- _What to do_
Starting at the line that contains "export IMPL_ctsHoldBuffers=0" and ending at the line that contains "-- power groups", the lines below are to be given again exactly, with nothing added.

[Material supplied — start]

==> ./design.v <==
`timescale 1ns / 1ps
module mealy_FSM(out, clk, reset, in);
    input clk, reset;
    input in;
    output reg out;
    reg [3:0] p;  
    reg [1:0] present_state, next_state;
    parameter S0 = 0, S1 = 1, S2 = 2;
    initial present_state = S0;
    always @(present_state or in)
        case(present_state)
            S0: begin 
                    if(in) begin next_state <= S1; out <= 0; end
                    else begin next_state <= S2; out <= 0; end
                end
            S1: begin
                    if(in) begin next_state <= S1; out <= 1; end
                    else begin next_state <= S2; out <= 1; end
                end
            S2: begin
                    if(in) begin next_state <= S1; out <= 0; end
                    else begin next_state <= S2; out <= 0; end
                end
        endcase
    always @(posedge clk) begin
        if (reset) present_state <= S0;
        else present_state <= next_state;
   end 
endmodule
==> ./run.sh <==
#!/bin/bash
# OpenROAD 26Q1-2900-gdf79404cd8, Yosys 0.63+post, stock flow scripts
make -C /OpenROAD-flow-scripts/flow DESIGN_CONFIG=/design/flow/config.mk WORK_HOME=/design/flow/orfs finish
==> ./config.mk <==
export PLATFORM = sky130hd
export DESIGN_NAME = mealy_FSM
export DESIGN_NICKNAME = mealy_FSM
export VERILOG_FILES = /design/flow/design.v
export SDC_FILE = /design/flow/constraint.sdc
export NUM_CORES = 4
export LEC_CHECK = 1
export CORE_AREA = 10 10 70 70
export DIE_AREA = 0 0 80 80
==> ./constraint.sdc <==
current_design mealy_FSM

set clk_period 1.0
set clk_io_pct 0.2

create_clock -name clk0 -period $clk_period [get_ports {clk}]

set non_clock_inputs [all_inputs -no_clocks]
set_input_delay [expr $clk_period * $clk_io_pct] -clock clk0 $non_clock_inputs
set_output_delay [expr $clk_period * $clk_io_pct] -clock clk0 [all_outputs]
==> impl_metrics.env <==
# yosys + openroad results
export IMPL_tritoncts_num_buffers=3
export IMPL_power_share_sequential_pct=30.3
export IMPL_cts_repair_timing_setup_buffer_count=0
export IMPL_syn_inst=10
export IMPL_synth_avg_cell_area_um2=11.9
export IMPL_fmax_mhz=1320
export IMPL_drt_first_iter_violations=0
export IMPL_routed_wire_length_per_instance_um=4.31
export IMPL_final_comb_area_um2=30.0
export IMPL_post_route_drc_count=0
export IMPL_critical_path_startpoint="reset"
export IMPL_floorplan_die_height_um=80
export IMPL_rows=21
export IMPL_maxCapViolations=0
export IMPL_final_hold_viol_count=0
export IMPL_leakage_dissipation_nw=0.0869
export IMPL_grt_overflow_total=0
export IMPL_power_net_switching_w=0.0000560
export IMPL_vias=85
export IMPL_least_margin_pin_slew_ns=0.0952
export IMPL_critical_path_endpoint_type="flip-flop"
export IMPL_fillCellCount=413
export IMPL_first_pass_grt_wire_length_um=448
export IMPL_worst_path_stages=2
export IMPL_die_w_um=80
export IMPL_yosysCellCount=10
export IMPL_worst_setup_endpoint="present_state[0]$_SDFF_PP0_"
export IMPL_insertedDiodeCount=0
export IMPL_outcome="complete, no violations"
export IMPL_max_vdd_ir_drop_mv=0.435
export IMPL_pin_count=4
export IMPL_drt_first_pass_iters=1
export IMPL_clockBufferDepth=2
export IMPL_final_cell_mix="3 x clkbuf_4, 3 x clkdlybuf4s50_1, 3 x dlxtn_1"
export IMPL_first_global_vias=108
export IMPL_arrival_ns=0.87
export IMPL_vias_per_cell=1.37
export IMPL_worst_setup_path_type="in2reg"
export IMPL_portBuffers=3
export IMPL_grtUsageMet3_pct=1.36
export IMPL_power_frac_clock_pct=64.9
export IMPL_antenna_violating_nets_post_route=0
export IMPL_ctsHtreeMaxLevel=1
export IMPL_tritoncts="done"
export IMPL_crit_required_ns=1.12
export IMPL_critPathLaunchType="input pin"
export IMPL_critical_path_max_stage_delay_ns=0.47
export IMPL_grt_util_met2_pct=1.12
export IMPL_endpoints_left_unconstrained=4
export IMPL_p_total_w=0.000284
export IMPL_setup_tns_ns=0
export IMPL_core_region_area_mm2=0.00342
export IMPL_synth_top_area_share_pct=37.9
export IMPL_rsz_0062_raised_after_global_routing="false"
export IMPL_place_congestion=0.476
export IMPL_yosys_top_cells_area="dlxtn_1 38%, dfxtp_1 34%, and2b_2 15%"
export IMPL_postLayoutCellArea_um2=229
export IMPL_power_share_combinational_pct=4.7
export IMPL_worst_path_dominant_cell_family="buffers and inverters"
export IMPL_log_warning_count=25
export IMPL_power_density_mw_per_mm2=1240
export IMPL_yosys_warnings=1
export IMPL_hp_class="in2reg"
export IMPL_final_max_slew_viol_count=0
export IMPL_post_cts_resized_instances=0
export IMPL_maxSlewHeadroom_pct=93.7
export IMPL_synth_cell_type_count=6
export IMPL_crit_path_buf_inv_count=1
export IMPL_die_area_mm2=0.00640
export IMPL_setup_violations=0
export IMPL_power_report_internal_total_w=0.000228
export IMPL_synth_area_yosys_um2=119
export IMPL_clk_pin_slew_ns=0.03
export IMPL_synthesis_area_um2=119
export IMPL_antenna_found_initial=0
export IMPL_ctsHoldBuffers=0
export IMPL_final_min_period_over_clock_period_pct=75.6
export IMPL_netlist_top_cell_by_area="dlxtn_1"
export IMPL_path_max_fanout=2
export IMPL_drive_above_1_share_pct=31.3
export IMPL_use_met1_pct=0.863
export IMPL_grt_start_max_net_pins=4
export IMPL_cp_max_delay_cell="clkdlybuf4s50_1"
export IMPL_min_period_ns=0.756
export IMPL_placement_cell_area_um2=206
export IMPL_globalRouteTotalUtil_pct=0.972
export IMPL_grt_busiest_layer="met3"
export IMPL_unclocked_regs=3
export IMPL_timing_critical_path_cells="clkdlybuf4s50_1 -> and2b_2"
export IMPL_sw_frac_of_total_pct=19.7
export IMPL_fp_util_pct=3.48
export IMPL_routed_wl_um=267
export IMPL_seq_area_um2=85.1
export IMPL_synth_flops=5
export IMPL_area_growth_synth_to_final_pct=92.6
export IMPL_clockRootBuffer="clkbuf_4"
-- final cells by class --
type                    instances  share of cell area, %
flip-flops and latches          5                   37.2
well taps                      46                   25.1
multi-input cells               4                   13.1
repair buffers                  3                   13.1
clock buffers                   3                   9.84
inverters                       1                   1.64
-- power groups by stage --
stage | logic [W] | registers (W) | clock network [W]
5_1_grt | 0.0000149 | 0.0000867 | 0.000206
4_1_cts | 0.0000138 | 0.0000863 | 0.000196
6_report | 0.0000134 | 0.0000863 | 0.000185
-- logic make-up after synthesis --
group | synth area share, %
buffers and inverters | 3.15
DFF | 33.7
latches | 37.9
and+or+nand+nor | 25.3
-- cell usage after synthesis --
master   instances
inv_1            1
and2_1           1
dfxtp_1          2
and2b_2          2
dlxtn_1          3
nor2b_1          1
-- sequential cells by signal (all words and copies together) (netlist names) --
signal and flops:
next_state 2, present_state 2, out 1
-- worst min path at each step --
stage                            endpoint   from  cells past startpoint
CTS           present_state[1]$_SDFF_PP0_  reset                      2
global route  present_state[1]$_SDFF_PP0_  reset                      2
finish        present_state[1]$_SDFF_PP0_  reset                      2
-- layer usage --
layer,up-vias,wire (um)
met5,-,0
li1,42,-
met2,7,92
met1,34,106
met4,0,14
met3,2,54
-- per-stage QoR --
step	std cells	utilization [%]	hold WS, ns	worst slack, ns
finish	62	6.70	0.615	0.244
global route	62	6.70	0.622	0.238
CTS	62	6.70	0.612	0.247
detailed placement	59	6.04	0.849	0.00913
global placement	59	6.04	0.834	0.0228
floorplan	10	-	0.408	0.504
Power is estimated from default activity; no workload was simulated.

[Material supplied — finish]
[Material supplied — start]

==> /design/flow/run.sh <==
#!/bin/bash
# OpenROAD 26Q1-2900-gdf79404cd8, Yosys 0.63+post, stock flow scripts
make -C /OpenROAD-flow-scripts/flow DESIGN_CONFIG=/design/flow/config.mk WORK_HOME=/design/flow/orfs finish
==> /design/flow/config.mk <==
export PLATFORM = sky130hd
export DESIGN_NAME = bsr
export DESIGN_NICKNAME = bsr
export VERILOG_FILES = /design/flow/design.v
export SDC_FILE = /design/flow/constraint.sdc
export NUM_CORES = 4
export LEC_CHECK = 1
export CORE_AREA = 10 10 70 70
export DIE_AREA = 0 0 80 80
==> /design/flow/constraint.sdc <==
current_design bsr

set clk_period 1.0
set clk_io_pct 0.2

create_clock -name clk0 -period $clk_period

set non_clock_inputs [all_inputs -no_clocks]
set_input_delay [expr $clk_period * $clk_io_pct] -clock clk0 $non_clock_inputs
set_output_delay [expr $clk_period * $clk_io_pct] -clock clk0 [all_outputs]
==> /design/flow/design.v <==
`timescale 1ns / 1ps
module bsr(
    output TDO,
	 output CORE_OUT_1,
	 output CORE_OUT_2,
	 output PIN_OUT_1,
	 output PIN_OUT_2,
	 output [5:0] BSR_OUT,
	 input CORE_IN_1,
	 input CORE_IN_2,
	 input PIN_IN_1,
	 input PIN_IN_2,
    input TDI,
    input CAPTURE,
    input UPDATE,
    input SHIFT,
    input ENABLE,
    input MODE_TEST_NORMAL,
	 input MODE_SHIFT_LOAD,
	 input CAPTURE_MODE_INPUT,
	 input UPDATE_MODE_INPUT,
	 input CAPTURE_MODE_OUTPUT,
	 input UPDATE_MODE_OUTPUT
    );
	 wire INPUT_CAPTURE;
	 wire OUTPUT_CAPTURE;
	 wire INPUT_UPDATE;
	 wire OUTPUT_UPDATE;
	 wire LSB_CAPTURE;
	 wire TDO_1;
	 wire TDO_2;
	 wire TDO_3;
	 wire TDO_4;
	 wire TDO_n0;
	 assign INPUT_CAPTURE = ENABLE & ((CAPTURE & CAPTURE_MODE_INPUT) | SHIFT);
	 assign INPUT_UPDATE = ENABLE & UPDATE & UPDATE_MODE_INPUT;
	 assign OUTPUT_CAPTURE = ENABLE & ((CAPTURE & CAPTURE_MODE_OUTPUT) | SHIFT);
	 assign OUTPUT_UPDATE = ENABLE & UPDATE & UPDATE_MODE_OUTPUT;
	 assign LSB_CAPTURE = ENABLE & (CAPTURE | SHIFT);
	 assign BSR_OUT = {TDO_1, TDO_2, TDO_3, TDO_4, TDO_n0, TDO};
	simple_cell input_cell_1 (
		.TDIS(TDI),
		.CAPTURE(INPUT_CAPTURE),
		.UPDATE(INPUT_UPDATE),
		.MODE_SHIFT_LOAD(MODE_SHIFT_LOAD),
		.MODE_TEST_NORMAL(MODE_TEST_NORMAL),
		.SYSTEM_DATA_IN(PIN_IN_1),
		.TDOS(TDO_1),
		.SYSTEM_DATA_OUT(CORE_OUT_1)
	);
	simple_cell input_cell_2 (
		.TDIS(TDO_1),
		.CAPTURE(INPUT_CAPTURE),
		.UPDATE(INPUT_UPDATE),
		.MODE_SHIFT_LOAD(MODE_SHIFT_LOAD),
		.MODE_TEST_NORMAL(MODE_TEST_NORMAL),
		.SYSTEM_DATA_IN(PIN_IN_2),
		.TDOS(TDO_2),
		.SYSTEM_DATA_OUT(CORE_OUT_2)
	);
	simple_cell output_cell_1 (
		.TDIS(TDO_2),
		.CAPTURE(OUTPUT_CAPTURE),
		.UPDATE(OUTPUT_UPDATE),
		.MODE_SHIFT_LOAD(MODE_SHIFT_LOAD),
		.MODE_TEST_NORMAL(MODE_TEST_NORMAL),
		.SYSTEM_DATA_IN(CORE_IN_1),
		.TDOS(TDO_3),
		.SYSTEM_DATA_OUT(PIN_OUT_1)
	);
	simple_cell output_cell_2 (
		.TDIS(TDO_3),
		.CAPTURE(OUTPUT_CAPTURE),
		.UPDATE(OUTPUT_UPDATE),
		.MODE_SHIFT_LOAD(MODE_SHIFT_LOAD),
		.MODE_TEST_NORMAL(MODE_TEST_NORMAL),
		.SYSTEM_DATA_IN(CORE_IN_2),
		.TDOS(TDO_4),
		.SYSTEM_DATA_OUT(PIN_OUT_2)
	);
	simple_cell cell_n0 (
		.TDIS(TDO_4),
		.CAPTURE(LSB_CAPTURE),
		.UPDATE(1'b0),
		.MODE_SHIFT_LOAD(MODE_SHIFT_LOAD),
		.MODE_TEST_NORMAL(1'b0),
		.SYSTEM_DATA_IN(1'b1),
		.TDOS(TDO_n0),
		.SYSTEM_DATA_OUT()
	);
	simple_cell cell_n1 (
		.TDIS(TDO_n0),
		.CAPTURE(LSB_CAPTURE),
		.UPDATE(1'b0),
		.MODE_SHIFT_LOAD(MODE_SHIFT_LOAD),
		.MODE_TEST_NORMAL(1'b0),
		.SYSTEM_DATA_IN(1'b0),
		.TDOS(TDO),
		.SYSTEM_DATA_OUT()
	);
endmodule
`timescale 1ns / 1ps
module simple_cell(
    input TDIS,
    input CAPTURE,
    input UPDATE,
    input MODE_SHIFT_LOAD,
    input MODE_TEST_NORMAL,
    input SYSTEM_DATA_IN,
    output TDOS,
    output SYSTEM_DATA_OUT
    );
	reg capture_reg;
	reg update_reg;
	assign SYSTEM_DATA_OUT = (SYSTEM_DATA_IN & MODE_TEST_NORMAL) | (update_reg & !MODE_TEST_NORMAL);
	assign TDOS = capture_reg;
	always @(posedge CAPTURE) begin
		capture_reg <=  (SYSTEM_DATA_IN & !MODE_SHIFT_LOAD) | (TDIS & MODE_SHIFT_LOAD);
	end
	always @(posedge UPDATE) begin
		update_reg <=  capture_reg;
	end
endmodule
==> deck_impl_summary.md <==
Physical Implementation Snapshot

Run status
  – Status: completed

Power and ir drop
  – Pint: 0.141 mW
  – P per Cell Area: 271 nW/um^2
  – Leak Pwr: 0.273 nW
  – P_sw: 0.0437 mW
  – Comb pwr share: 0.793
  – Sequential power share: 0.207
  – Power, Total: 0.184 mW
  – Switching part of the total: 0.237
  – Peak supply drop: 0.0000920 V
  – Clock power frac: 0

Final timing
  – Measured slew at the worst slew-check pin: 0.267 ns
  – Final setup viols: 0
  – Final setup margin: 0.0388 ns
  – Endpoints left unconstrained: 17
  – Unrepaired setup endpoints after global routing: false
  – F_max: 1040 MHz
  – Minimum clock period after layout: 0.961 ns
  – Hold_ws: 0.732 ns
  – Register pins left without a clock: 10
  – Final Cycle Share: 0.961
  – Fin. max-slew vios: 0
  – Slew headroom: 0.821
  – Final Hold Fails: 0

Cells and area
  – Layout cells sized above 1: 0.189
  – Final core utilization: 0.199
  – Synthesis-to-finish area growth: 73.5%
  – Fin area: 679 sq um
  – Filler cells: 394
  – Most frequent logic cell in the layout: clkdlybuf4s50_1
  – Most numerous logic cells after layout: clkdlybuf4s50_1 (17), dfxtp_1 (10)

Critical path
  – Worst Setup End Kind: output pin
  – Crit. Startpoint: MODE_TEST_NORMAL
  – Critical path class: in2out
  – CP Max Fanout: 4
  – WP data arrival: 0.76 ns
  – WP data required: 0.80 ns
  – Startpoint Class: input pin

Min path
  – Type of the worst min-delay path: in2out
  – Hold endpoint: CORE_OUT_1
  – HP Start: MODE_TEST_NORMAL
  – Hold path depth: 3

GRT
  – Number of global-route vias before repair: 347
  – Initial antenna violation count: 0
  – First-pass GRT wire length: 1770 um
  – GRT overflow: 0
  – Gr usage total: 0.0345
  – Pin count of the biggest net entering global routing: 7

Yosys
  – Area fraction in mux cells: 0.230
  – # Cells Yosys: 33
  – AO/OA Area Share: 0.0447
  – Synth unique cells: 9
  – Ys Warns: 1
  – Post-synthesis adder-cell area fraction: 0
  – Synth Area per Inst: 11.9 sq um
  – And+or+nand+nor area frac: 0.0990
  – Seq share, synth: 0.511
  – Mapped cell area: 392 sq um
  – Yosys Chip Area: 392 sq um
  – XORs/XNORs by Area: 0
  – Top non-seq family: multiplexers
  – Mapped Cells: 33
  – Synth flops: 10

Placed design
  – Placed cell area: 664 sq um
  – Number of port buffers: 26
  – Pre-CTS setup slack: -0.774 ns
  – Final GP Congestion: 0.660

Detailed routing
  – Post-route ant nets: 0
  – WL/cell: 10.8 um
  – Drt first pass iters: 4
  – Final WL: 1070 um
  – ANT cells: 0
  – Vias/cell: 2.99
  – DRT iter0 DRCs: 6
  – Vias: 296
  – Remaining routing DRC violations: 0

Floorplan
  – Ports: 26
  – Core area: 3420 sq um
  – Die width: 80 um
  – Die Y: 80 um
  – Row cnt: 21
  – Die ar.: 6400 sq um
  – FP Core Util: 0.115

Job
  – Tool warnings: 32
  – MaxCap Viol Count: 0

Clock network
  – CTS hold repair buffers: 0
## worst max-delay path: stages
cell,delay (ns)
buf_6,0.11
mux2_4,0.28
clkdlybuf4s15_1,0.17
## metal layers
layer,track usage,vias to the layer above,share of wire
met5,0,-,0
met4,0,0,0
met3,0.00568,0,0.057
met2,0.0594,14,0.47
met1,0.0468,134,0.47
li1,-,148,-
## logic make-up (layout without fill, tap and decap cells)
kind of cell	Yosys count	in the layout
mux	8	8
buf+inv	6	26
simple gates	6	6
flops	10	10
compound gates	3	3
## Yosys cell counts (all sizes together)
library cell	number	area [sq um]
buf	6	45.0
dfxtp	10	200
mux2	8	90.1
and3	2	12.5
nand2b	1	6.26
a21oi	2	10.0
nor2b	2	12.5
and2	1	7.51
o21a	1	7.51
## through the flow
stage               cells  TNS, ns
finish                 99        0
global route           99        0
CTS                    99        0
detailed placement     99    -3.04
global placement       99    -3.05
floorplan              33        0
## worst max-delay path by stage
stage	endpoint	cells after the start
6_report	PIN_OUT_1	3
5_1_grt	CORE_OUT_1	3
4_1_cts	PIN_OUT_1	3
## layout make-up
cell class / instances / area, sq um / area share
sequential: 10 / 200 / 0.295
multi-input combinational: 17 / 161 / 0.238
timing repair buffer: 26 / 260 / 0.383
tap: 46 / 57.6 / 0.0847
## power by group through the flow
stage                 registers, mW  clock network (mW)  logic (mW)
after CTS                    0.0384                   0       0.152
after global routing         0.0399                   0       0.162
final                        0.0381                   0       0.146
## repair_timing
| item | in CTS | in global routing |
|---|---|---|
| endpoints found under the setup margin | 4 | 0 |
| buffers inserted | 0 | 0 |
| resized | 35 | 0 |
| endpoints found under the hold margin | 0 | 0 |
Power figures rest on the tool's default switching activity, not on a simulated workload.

[Material supplied — finish]

- _Solution to the problem_
export IMPL_ctsHoldBuffers=0
export IMPL_final_min_period_over_clock_period_pct=75.6
export IMPL_netlist_top_cell_by_area="dlxtn_1"
export IMPL_path_max_fanout=2
export IMPL_drive_above_1_share_pct=31.3
export IMPL_use_met1_pct=0.863
export IMPL_grt_start_max_net_pins=4
export IMPL_cp_max_delay_cell="clkdlybuf4s50_1"
export IMPL_min_period_ns=0.756
export IMPL_placement_cell_area_um2=206
export IMPL_globalRouteTotalUtil_pct=0.972
export IMPL_grt_busiest_layer="met3"
export IMPL_unclocked_regs=3
export IMPL_timing_critical_path_cells="clkdlybuf4s50_1 -> and2b_2"
export IMPL_sw_frac_of_total_pct=19.7
export IMPL_fp_util_pct=3.48
export IMPL_routed_wl_um=267
export IMPL_seq_area_um2=85.1
export IMPL_synth_flops=5
export IMPL_area_growth_synth_to_final_pct=92.6
export IMPL_clockRootBuffer="clkbuf_4"
-- final cells by class --
type                    instances  share of cell area, %
flip-flops and latches          5                   37.2
well taps                      46                   25.1
multi-input cells               4                   13.1
repair buffers                  3                   13.1
clock buffers                   3                   9.84
inverters                       1                   1.64
-- power groups by stage --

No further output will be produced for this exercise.